We are built of the iron structures

we encase ourselves in, whether words

or the metal bars others build around us

from the bright things we believe in.

 

There is no greater song on our earth than

that of winter winds roaring over mountains.

I think of this as I power up my chainsaw

to cut the logs that will warm my cabin this winter

a long way from the city I grew up in, the east

coast city where my children took their first breaths.

The timbers cut clean and strong smelling.

The night is dark, and I look to stars.

 

What is the distance between a supernova and

the first cry of a child coming into our world?

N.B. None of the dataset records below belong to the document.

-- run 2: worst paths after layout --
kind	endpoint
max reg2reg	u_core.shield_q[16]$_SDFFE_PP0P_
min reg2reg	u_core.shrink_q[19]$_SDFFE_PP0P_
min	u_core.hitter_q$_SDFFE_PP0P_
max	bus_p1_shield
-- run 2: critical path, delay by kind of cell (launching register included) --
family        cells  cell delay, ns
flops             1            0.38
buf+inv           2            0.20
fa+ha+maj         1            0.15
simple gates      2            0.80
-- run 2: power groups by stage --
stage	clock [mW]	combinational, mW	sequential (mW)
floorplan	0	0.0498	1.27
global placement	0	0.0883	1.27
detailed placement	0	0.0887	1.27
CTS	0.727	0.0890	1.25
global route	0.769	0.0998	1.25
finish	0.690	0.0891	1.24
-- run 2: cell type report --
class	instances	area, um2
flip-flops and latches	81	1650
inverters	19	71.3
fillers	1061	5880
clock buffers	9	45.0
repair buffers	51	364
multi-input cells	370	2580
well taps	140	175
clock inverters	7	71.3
File: src/rtl/record_fifo.sv
// Word-in / record-out FIFO with first-word-fall-through output and level flags.
module record_fifo
    import record_fifo_pkg::*;
#(
    parameter  int WordSize            = 8,
    parameter  int RecordWords         = 16,
    parameter  int Depth               = 8,
    parameter  int AlmostFullThreshold = Depth - 1,
    localparam int RecordBits          = WordSize * RecordWords,
    localparam int CountW              = count_w(RecordWords),
    localparam int LevelW              = level_w(Depth)
) (
    input  logic                  clk,
    input  logic                  rst_n,
    input  logic                  clear,
    input  logic                  in_valid,
    output logic                  in_ready,
    input  logic [WordSize-1:0]   in_data,
    input  logic                  in_last,
    output logic                  out_valid,
    input  logic                  out_ready,
    output logic [RecordBits-1:0] out_data,
    output logic [CountW-1:0]     out_words,
    output logic [LevelW-1:0]     rec_count,
    output logic                  almost_full,
    output logic                  empty
);

    logic [LevelW-1:0]            wr_ptr_q, wr_ptr_d;
    logic [LevelW-1:0]            rd_ptr_q, rd_ptr_d;
    logic [RecordBits+CountW-1:0] mem_q [Depth];
    logic [RecordBits+CountW-1:0] head;
    logic [RecordBits-1:0]        pk_rec;
    logic [CountW-1:0]            pk_words;
    logic                         pk_commit;
    logic                         accept;
    logic                         pop;

    assign accept = in_valid && in_ready;
    assign pop    = out_valid && out_ready;

    record_packer #(
        .WordSize    (WordSize),
        .RecordWords (RecordWords)
    ) u_packer (
        .clk      (clk),
        .rst_n    (rst_n),
        .clear_i  (clear),
        .accept_i (accept),
        .data_i   (in_data),
        .last_i   (in_last),
        .rec_o    (pk_rec),
        .words_o  (pk_words),
        .commit_o (pk_commit)
    );

    // Pointers carry one extra wrap bit so full and empty are distinguishable.
    assign rec_count   = wr_ptr_q - rd_ptr_q;
    assign in_ready    = (rec_count != LevelW'(Depth));
    assign empty       = (rec_count == '0);
    assign almost_full = (rec_count >= LevelW'(AlmostFullThreshold));
    assign out_valid   = !empty;

    always_comb begin
        wr_ptr_d = wr_ptr_q;
        rd_ptr_d = rd_ptr_q;
        if (clear) begin
            wr_ptr_d = '0;
            rd_ptr_d = '0;
        end else begin
            if (pk_commit) wr_ptr_d = wr_ptr_q + LevelW'(1);
            if (pop)       rd_ptr_d = rd_ptr_q + LevelW'(1);
        end
    end

    always_ff @(posedge clk or negedge rst_n) begin
        if (!rst_n) begin
            wr_ptr_q <= '0;
            rd_ptr_q <= '0;
        end else begin
            wr_ptr_q <= wr_ptr_d;
            rd_ptr_q <= rd_ptr_d;
        end
    end

    always_ff @(posedge clk) begin
        if (pk_commit) begin
            mem_q[wr_ptr_q[LevelW-2:0]] <= {pk_rec, pk_words};
        end
    end

    assign head      = mem_q[rd_ptr_q[LevelW-2:0]];
    assign out_data  = out_valid ? head[CountW +: RecordBits] : '0;
    assign out_words = out_valid ? head[CountW-1:0] : '0;

endmodule

File: config.mk
export PLATFORM = sky130hd
export DESIGN_NAME = record_fifo
export DESIGN_NICKNAME = d
export VERILOG_FILES = /design/src/rtl/record_fifo_pkg.sv /design/src/rtl/record_fifo_packer.sv /design/src/rtl/record_fifo.sv
export SDC_FILE = /design/constraint.sdc
export NUM_CORES = 1
export LEC_CHECK = 0
export ABC_AREA = 1
export CAP_MARGIN = 15
export CORE_MARGIN = 2
export CORE_UTILIZATION = 40
export CTS_BUF_LIST = sky130_fd_sc_hd__clkbuf_8
export DETAILED_ROUTE_END_ITERATION = 16
export GPL_TIMING_DRIVEN = 0
export PLACE_DENSITY_LB_ADDON = 0.2
export SLEW_MARGIN = 20
export SYNTH_ARGS = -nofsm -noshare
export SYNTH_HDL_FRONTEND = slang
export SYNTH_SLANG_ARGS = --single-unit
File: constraint.sdc
create_clock -name clk -period 15.4 [get_ports clk]
set_input_delay 3.08 -clock clk [delete_from_list [all_inputs] [get_ports clk]]
set_output_delay 3.08 -clock clk [all_outputs]
set_load 0.01 [all_outputs]
==> config.mk <==
export PLATFORM = sky130hd
export DESIGN_NAME = sc_ride_ctrl
export DESIGN_NICKNAME = d
export VERILOG_FILES = /design/src/rtl/sc_ride_ctrl.sv
export SDC_FILE = /design/constraint.sdc
export NUM_CORES = 1
export LEC_CHECK = 0
export BUFFER_PORTS_ARGS = -buffer_cell sky130_fd_sc_hd__buf_2
export CAP_MARGIN = 20
export CORE_MARGIN = 3
export CORE_UTILIZATION = 41
export CTS_CLUSTER_DIAMETER = 200
export CTS_CLUSTER_SIZE = 25
export DETAILED_ROUTE_END_ITERATION = 8
export GPL_TIMING_DRIVEN = 0
export HOLD_SLACK_MARGIN = 0.15
export PLACE_DENSITY = 0.7
export SYNTH_ARGS = -nofsm -noshare
export SYNTH_HDL_FRONTEND = slang
export SYNTH_SLANG_ARGS = --single-unit
==> constraint.sdc <==
create_clock -name clk -period 8.7 [get_ports clk]
set_input_delay 0.435 -clock clk [delete_from_list [all_inputs] [get_ports clk]]
set_output_delay 0.435 -clock clk [all_outputs]
set_load 0.1 [all_outputs]
--- config.mk ---
export PLATFORM = sky130hd
export DESIGN_NAME = wam_lvl
export DESIGN_NICKNAME = d
export VERILOG_FILES = /design/src/rtl/wam_pkg.sv /design/src/rtl/wam_dbn.sv /design/src/rtl/wam_lvl.sv
export SDC_FILE = /design/constraint.sdc
export NUM_CORES = 1
export LEC_CHECK = 0
export CELL_PAD_IN_SITES_DETAIL_PLACEMENT = 0
export CELL_PAD_IN_SITES_GLOBAL_PLACEMENT = 1
export CORE_AREA = 2 2 63 77
export DETAILED_ROUTE_END_ITERATION = 10
export DIE_AREA = 0 0 65 79
export PLACE_DENSITY_LB_ADDON = 0.08
export SLEW_MARGIN = 30
export SYNTH_ARGS = -nofsm -noshare
export SYNTH_HDL_FRONTEND = slang
export SYNTH_SLANG_ARGS = --single-unit
--- constraint.sdc ---
create_clock -name clk_19 -period 2.36 [get_ports clk_19]
set_input_delay 0.59 -clock clk_19 [delete_from_list [all_inputs] [get_ports clk_19]]
set_output_delay 0.59 -clock clk_19 [all_outputs]
set_load 0.005 [all_outputs]
--- src/rtl/wam_pkg.sv ---
// Shared constants and the level-to-parameter map for the Whac-A-Mole level controller.
package wam_pkg;

    localparam int RTO_MAX = 100;

    function automatic int LVL_W(input int n);
        return $clog2(n);
    endfunction

    // Mole lifetime: signed 6-bit so that a large level cannot wrap below the floor.
    function automatic logic [3:0] age_map(input int lvl, input int base, input int step, input int amin);
        logic signed [5:0] a;
        logic signed [5:0] m;
        a = 6'(base - lvl * step);
        m = 6'(amin);
        if (a < m) begin
            a = m;
        end else begin
            a = a;
        end
        return a[3:0];
    endfunction

    function automatic logic [7:0] rto_map(input int lvl, input int base, input int step);
        logic [9:0] r;
        r = 10'(base + lvl * step);
        if (r > 10'(RTO_MAX)) begin
            r = 10'(RTO_MAX);
        end else begin
            r = r;
        end
        return r[7:0];
    endfunction

endpackage

--- src/rtl/wam_dbn.sv ---
// Button debouncer: one tch pulse after DB_CNT consecutive high samples, re-armed only by a low sample.
module wam_dbn #(
    parameter int DB_CNT = 5
) (
    input  logic clk_19,
    input  logic rst,
    input  logic start,
    input  logic btn,
    output logic tch
);

    logic       r_btn;
    logic       r_btn_d;
    logic       r_tch;
    logic [3:0] r_cnt;
    logic       w_rise;

    assign w_rise = r_btn & ~r_btn_d;
    assign tch    = r_tch;

    // Treat the input as already high on rst/start so a press held across it never re-triggers.
    always_ff @(posedge clk_19) begin
        if (rst || start) begin
            r_btn   <= 1'b1;
            r_btn_d <= 1'b1;
            r_cnt   <= 4'd0;
            r_tch   <= 1'b0;
        end else begin
            r_btn   <= btn;
            r_btn_d <= r_btn;
            r_tch   <= 1'b0;
            if (r_cnt == 4'd0) begin
                if (w_rise) begin
                    r_cnt <= 4'd1;
                end else begin
                    r_cnt <= 4'd0;
                end
            end else if (r_cnt == 4'(DB_CNT)) begin
                r_tch <= 1'b1;
                r_cnt <= 4'd0;
            end else if (r_btn) begin
                r_cnt <= r_cnt + 4'd1;
            end else begin
                r_cnt <= 4'd0;
            end
        end
    end

endmodule

--- src/rtl/wam_lvl.sv ---
// Whac-A-Mole difficulty controller: debounced level counter with registered age/rto map.
// Define WAM_LVL_AUTODOWN_EN to step the level down after MISS_LIM consecutive misses.
module wam_lvl
    import wam_pkg::*;
#(
    parameter int NUM_LVL   = 4,
    parameter int MIN_LVL   = 1,
    parameter int START_LVL = 1,
    parameter int DB_CNT    = 5,
    parameter int AGE_BASE  = 14,
    parameter int AGE_STEP  = 2,
    parameter int AGE_MIN   = 3,
    parameter int RTO_BASE  = 42,
    parameter int RTO_STEP  = 15,
    parameter int MISS_LIM  = 4
) (
    input  logic                         clk_19,
    input  logic                         rst,
    input  logic                         start,
    input  logic                         lft,
    input  logic                         rgt,
    input  logic                         cout0,
    input  logic                         hit,
    input  logic                         miss,
    output logic [LVL_W(NUM_LVL)-1:0]    lvl,
    output logic [3:0]                   age,
    output logic [7:0]                   rto,
    output logic                         lvl_chg
);

    localparam int LW = LVL_W(NUM_LVL);

    logic [LW-1:0] r_lvl;
    logic [LW-1:0] w_lvl_nxt;
    logic [3:0]    r_age;
    logic [7:0]    r_rto;
    logic          r_chg;
    logic          w_tch_lft;
    logic          w_tch_rgt;
    logic          w_tch_cout;
    logic          w_ez;
    logic          w_hd;

    wam_dbn #(.DB_CNT(DB_CNT)) u_dbn_lft  (.clk_19(clk_19), .rst(rst), .start(start), .btn(lft),   .tch(w_tch_lft));
    wam_dbn #(.DB_CNT(DB_CNT)) u_dbn_rgt  (.clk_19(clk_19), .rst(rst), .start(start), .btn(rgt),   .tch(w_tch_rgt));
    wam_dbn #(.DB_CNT(DB_CNT)) u_dbn_cout (.clk_19(clk_19), .rst(rst), .start(start), .btn(cout0), .tch(w_tch_cout));

    assign w_ez = w_tch_lft;
    assign w_hd = w_tch_rgt | w_tch_cout;

`ifdef WAM_LVL_AUTODOWN_EN
    localparam int MW = $clog2(MISS_LIM + 1);

    logic [MW-1:0] r_miss;
    logic          w_auto;

    assign w_auto = (r_miss == MW'(MISS_LIM)) && !w_ez && !w_hd && !start;

    // Streak clears even when the auto step-down is saturated at MIN_LVL.
    always_ff @(posedge clk_19) begin
        if (rst || start) begin
            r_miss <= '0;
        end else if (w_lvl_nxt != r_lvl) begin
            r_miss <= '0;
        end else if (w_auto || hit) begin
            r_miss <= '0;
        end else if (miss && (r_miss < MW'(MISS_LIM))) begin
            r_miss <= r_miss + MW'(1);
        end else begin
            r_miss <= r_miss;
        end
    end
`else
    logic w_unused;
    assign w_unused = hit | miss;
`endif

    // Next level: start > easier > harder > auto-down, each saturating at its bound.
    always_comb begin
        w_lvl_nxt = r_lvl;
        if (start) begin
            w_lvl_nxt = LW'(START_LVL);
        end else if (w_ez) begin
            if (r_lvl > LW'(MIN_LVL)) begin
                w_lvl_nxt = r_lvl - LW'(1);
            end else begin
                w_lvl_nxt = r_lvl;
            end
        end else if (w_hd) begin
            if (r_lvl < LW'(NUM_LVL - 1)) begin
                w_lvl_nxt = r_lvl + LW'(1);
            end else begin
                w_lvl_nxt = r_lvl;
            end
`ifdef WAM_LVL_AUTODOWN_EN
        end else if (w_auto) begin
            if (r_lvl > LW'(MIN_LVL)) begin
                w_lvl_nxt = r_lvl - LW'(1);
            end else begin
                w_lvl_nxt = r_lvl;
            end
`endif
        end else begin
            w_lvl_nxt = r_lvl;
        end
    end

    // Level, map outputs and change strobe all move on the same edge.
    always_ff @(posedge clk_19) begin
        if (rst) begin
            r_lvl <= LW'(START_LVL);
            r_age <= age_map(START_LVL, AGE_BASE, AGE_STEP, AGE_MIN);
            r_rto <= rto_map(START_LVL, RTO_BASE, RTO_STEP);
            r_chg <= 1'b0;
        end else begin
            r_lvl <= w_lvl_nxt;
            r_age <= age_map(int'(w_lvl_nxt), AGE_BASE, AGE_STEP, AGE_MIN);
            r_rto <= rto_map(int'(w_lvl_nxt), RTO_BASE, RTO_STEP);
            r_chg <= (w_lvl_nxt != r_lvl);
        end
    end

    assign lvl     = r_lvl;
    assign age     = r_age;
    assign rto     = r_rto;
    assign lvl_chg = r_chg;

endmodule

Word-level counts from Yosys, hierarchy flattened

Index checks and enable logic that the tools add are counted.

Add/subtract/negate cells: 7
Multiply operators: 1
Order comparisons: 4
Equal/unequal tests: 4
Mux-type cells: 22
Bitwise gates (word level): 7
Reductions and logical operators: 8

Operators with widths:

| cell                                                                          | count |
|---|---|
| 4-bit two-way mux                                                             | 10 |
| 4-bit by 1-bit adder with 4-bit output (second input constant)                | 3 |
| 4-bit by 3-bit == test with 1-bit output (second input constant)              | 3 |
| 4-bit zero test                                                               | 3 |
| 2-bit two-way mux                                                             | 5 |
| 2-bit OR reduction                                                            | 4 |
| 6-bit by 6-bit adder with 7-bit output (first input constant)                 | 1 |
| 7-bit > comparator (second input constant)                                    | 1 |
| 7-bit two-way mux                                                             | 1 |
| 2-bit by 4-bit multiplier with 6-bit output (second input constant)           | 1 |
| 1-bit two-way mux                                                             | 6 |
| 5-bit by 3-bit less-than comparator with 1-bit output (second input constant) | 1 |
| 4-bit by 3-bit subtractor with 5-bit output (first input constant)            | 1 |
| 1-bit bitwise AND                                                             | 3 |
| 1-bit NOT                                                                     | 3 |
| 2-bit by 1-bit adder with 2-bit output (second input constant)                | 1 |
| 2-bit by 1-bit > comparator with 1-bit output (second input constant)         | 1 |
| 2-bit less-than comparator (second input constant)                            | 1 |
| 2-bit != test                                                                 | 1 |
| 2-bit by 1-bit subtractor with 2-bit output (second input constant)           | 1 |
| 1-bit logical OR                                                              | 1 |
| 1-bit bitwise OR                                                              | 1 |

Bits in registers: 36
Output and inout port bits: 15

Depth between registers and ports, before layout

Word-level depth: 9
Gate-level depth with buffers: 7
Gate-level depth less buffers: 7

Cells and area by module

Synthesis repeated with hierarchy kept, for this count alone.

Cell total of the unflattened synthesis: 158
Area total of the unflattened synthesis: 1,547.7 um^2

By module, submodules not included:

| module  | instances | cells an instance | area an instance (um^2) | sequential area each (um^2) |
|---|---|---|---|---|
| wam_dbn | 3         | 33                | 327.8                   | 140.1 |
| wam_lvl | 1         | 59                | 564.3                   | 240.2 |

Worst setup path before layout

Ideal clock, no wire load.

Path type: register to register
Start: register r_lvl[0], in the netlist lvl[0]
End: register r_rto[4], in the netlist rto[4]
Arrival: 1.726 ns
Setup slack: 0.507 ns
Cell stages (with the launch flop): 7
Clock period less this slack: 1.853 ns
Cell sequence: dfxtp_1 -> ha_1 -> and2b_2 -> o21bai_2 -> or2_1 -> ha_1 -> or3_1

Cells in the longest elaborated chain, start to end: 9

Ends and longest elaborated chain:

| item                                                                                        | line                         | source |
|---|---|---|
| from (decl)                                                                                 | wam_lvl.sv:33                | `logic [LW-1:0] r_lvl;` |
| from (signal assigned)                                                                      | wam_lvl.sv:111               | `r_lvl <= LW'(START_LVL);` |
| from (signal assigned)                                                                      | wam_lvl.sv:116               | `r_lvl <= w_lvl_nxt;` |
| 2-bit by 1-bit adder with 2-bit output / 2-bit less-than comparator (equally long branches) | wam_lvl.sv:91, wam_lvl.sv:90 |  |
| 2-bit two-way mux                                                                           | wam_lvl.sv:90                | `if (r_lvl < LW'(NUM_LVL - 1)) begin` |
| 2-bit two-way mux                                                                           | wam_lvl.sv:89                | `end else if (w_hd) begin` |
| 2-bit two-way mux (*)                                                                       | wam_lvl.sv:83                | `end else if (w_ez) begin` |
| 2-bit two-way mux (*)                                                                       | wam_lvl.sv:81                | `if (start) begin` |
| 2-bit by 4-bit multiplier with 6-bit output (*)                                             | wam_pkg.sv:26                | `r = 10'(base + lvl * step);` |
| 6-bit by 6-bit adder with 7-bit output (*)                                                  | wam_pkg.sv:26                |  |
| 7-bit > comparator                                                                          | wam_pkg.sv:27                | `if (r > 10'(RTO_MAX)) begin` |
| 7-bit two-way mux (*)                                                                       | wam_pkg.sv:27                |  |
| to (signal assigned)                                                                        | wam_lvl.sv:113               | `r_rto <= rto_map(START_LVL, RTO_BASE, RTO_STEP);` |
| to (signal assigned)                                                                        | wam_lvl.sv:118               | `r_rto <= rto_map(int'(w_lvl_nxt), RTO_BASE, RTO_STEP);` |
| to (decl)                                                                                   | wam_lvl.sv:36                | `logic [7:0] r_rto;` |

Mark *: on every way between the ends. The rest lies on a longest branch, timed or not.
A chain may end at the register's enable or synchronous reset.

Worst setup path in the final report

Start: register r_lvl[0], in the netlist lvl[0]
End: register r_rto[4], in the netlist rto[4]

Cells in the longest elaborated chain, start to end: 9

Ends and longest elaborated chain:

| item                                                                                        | line                         | source |
|---|---|---|
| 2-bit by 1-bit adder with 2-bit output / 2-bit less-than comparator (equally long branches) | wam_lvl.sv:91, wam_lvl.sv:90 |  |
| 2-bit two-way mux                                                                           | wam_lvl.sv:90                |  |
| 2-bit two-way mux                                                                           | wam_lvl.sv:89                |  |
| 2-bit two-way mux (*)                                                                       | wam_lvl.sv:83                |  |
| 2-bit two-way mux (*)                                                                       | wam_lvl.sv:81                |  |
| net w_lvl_nxt[0]                                                                            | wam_lvl.sv:34                | `logic [LW-1:0] w_lvl_nxt;` |
| 2-bit by 4-bit multiplier with 6-bit output (*)                                             | wam_pkg.sv:26                |  |
| 6-bit by 6-bit adder with 7-bit output (*)                                                  | wam_pkg.sv:26                |  |
| 7-bit > comparator                                                                          | wam_pkg.sv:27                |  |
| 7-bit two-way mux (*)                                                                       | wam_pkg.sv:27                |  |

Mark *: on every way through the listed nets, which the timed path passes. The rest lies on a longest branch.

==> run_results.csv <==
group,metric,value,unit
timing,setup_viol,0,
run_status,status,"finished clean",
global_route,grt-ovfl-total,0,
routing,wl_met2,1.22,mm
place,place_inst,232,
cts,clk_latency,0.28,ns
floorplanning,placeableCoreArea,0.00443,mm²
floorplanning,die_width,65,µm
routing,via_per_inst,4.59,
synthesis,yosysTopAreaCellShare,44.5,%
worst_hold_path,hold_path_end,"u_dbn_cout.r_btn_d",
final_layout,drive_gt1_share,8.24,%
final_layout,fillers,448,
floorplanning,placement_rows,27,
routing,top_layer,"met4",
critical_path,arrival,2.18,ns
cts,post_cts_resized,0,
synthesis,syn-cell-area,0.00149,mm²
synthesis,synth_seq_cells,33,
synthesis,synthArstFlopShare,0,%
flow_run,max-cap-violations,0,
timing,min_period_over_period,85.4,%
routing,route.met3.wl,129,µm
power,power,0.00106,W
synthesis,synth_cell_types,33,
floorplanning,num_io_pins,23,
worst_hold_path,min_from,"u_dbn_cout.r_btn",
place,dp_worst_setup_slack,0.330,ns
cts,clock-sinks,33,
routing,drtAntennaViolNets,0,
global_route,grt_pass1_vias,1047,
final_layout,n_antenna_cell,0,
place,port_buffers,17,
timing,setup_tns,0,ns
synthesis,synth_top_area_cell,"dfxtp_1",
routing,m1WireLength,1.30,mm
cts,cts_max_level,2,
cts,post_cts_buffers,0,
synthesis,syn_avg_cell_area,9.22,µm²
cts,cts_hold_buf,0,
critical_path,setup.worst_path.class,"flip-flop to flip-flop",
critical_path,cp-end-kind,"flip-flop",
final_layout,area_growth,22.0,%
floorplanning,die_h,79,µm
critical_path,r2r_end,"rto[4]",
timing,skew,0.00519,ns
floorplanning,die-area,0.00514,mm²
cts,cts_buffer_depth,2,
cts,cts_root_buf,"clkbuf_8",
critical_path,start_kind,"flip-flop",
routing,num_vias,1102,
timing,hold_violations,0,
cts,clk_pin_slew,0.07,ns
place,hpwl,1.98,mm
worst_hold_path,worstHoldPathCells,1,
critical_path,reg2reg_from,"lvl[0]",
synthesis,yosys_warnings,0,
critical_path,required,2.53,ns
power,vdd_drop_max,0.518,mV
routing,wirelength,2.72,mm
routing,drt_iter0_markers,69,
power,p_per_area,585,mW/mm²
final_layout,postLayoutCellArea,0.00181,mm²
timing,rsz0062_at_grt,"no",
routing,drc,0,
synthesis,yosysMostFrequentCell,"dfxtp_1",
global_route,grt_pass1_wl,4.76,mm
timing,setup_slack,0.343,ns
timing,finalMaxSlewViolations,0,
cts,tritoncts,"built",
timing,fin_crit,2.02,ns
floorplanning,start_util,33.6,%
synthesis,synth_area_leaders,"dfxtp_1, ha_1, nor2_1, nand2b_1, or3_1",
critical_path,critPathMaxFanout,7,
critical_path,worst-r2r-setup-slack,0.34,ns
synthesis,synth-edff-count,0,
synthesis,synth_commonest_cells,"dfxtp_1, nor2_1, ha_1",
global_route,track_usage,12.3,%
routing,routedWlPerCell,11.3,µm
final_layout,fin_cells,240,
global_route,antenna_found_initial,0,
cts,cts_buffers,5,
place,post_dp_cell_area,0.00171,mm²
worst_hold_path,min_path_type,"flip-flop to flip-flop",
critical_path,rr_worst_depth,6,
synthesis,synthCells,161,
global_route,grt_start_max_net_pins,13,
timing,max_freq,496,MHz
synthesis,yosysSeqAreaShare,44.5,%
final_layout,nets,204,
synthesis,synth_flop_cell,"dfxtp_1",
place,globalplace.congestion,0.762,
routing,first_pass_iters,4,
power,p_leak,0.734,nW
-- worst max path at each step --
stage	start	end	cells after the start
after floorplan	lvl[0]	rto[4]	6
after global placement	lvl[0]	rto[4]	6
after CTS	lvl[0]	rto[4]	6
after detailed placement	lvl[0]	rto[4]	6
after global routing	lvl[0]	rto[4]	6
final	lvl[0]	rto[4]	6
-- cell usage in the layout (no fill, tap or decap), types with 4 or more instances in the layout --
master / netlist / layout
a21o_1: 4 / 4
ha_1: 15 / 15
clkdlybuf4s50_1: 0 / 17
nor3_1: 5 / 5
inv_1: 11 / 11
nand3_1: 6 / 6
a21oi_1: 8 / 8
nor2_1: 18 / 18
nand2_1: 7 / 7
clkbuf_8: 0 / 7
dfxtp_1: 33 / 33
or3_1: 7 / 7
nand2b_1: 7 / 7
-- cell type report --
cell class / count / area [µm²] / share of cell area (%)
Clock buffer: 7 / 96.3 / 5.32
Sequential cell: 33 / 661 / 36.5
Inverter: 11 / 41.3 / 2.28
Tap cell: 58 / 72.6 / 4.01
Multi-Input combinational cell: 110 / 743 / 41.0
Clock inverter: 1 / 5.00 / 0.276
Timing Repair Buffer: 20 / 193 / 10.6
-- layer usage --
layer,vias to the layer above,track usage [%]
li1,571,-
met1,494,14.4
met2,28,19.8
met3,9,3.97
met4,0,6.60
met5,-,0
-- metrics by stage --
| step | util, % | hold WS, ns |
|---|---|---|
| after floorplan | - | 0.438 |
| after global placement | 38.6 | 0.474 |
| after detailed placement | 38.6 | 0.466 |
| after CTS | 40.9 | 0.486 |
| after global routing | 40.9 | 0.526 |
| final | 40.9 | 0.482 |
-- worst max-delay path: stages, from the launching register on --
cell and delay [ns]:
dfxtp_1 0.43, inv_1 0.11, ha_1 0.36, mux2i_1 0.27, nand2b_1 0.16, ha_1 0.21, or3_1 0.36
-- state kept, by name (all words and copies together) (netlist names), 2 cells and up --
signal            cells
rto                   7
u_dbn_cout.r_cnt      4
u_dbn_lft.r_cnt       4
u_dbn_rgt.r_cnt       4
age                   2
lvl                   2
-- power breakdown --
group          internal [W]  leakage [nW]  switching (W)
sequential         0.000560         0.267     0.00000268
clock              0.000263        0.0542       0.000200
combinational     0.0000166         0.413      0.0000170
total              0.000840         0.734       0.000220
-- logic make-up after synthesis --
logic type                 synth area share [%]
adders and majority gates                  12.6
buffers and inverters                      5.73
DFF                                        44.5
xor gates and xnor gates                   3.54
and+or+nand+nor                            22.2
other                                     0.506
muxes                                      1.43
AOI/OAI and AO/OA                          9.44
Note: power is estimated with default switching activity, not from simulation.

There is a deep, deep lake atop this mountain

which descends to a hardened volcanic plug

above the magma that gave rise to all

these forests and fields and paths I walk each day,

and the stream that flows from that lake

waters the flowers that grow along the valley

that runs by my door and then out into

the open fields where crops grow to be shipped

from the fires of the earth which fed them

and the ice-cold peak of this mountain and down

into our thriving cities.  This is a link in reality,

and a metaphor I walk each day.  Come with me.

 

What is the distance between a supernova

and the streetlamps that line our cities?

What is the distance between a nova star

and the magma that roils beneath our feet?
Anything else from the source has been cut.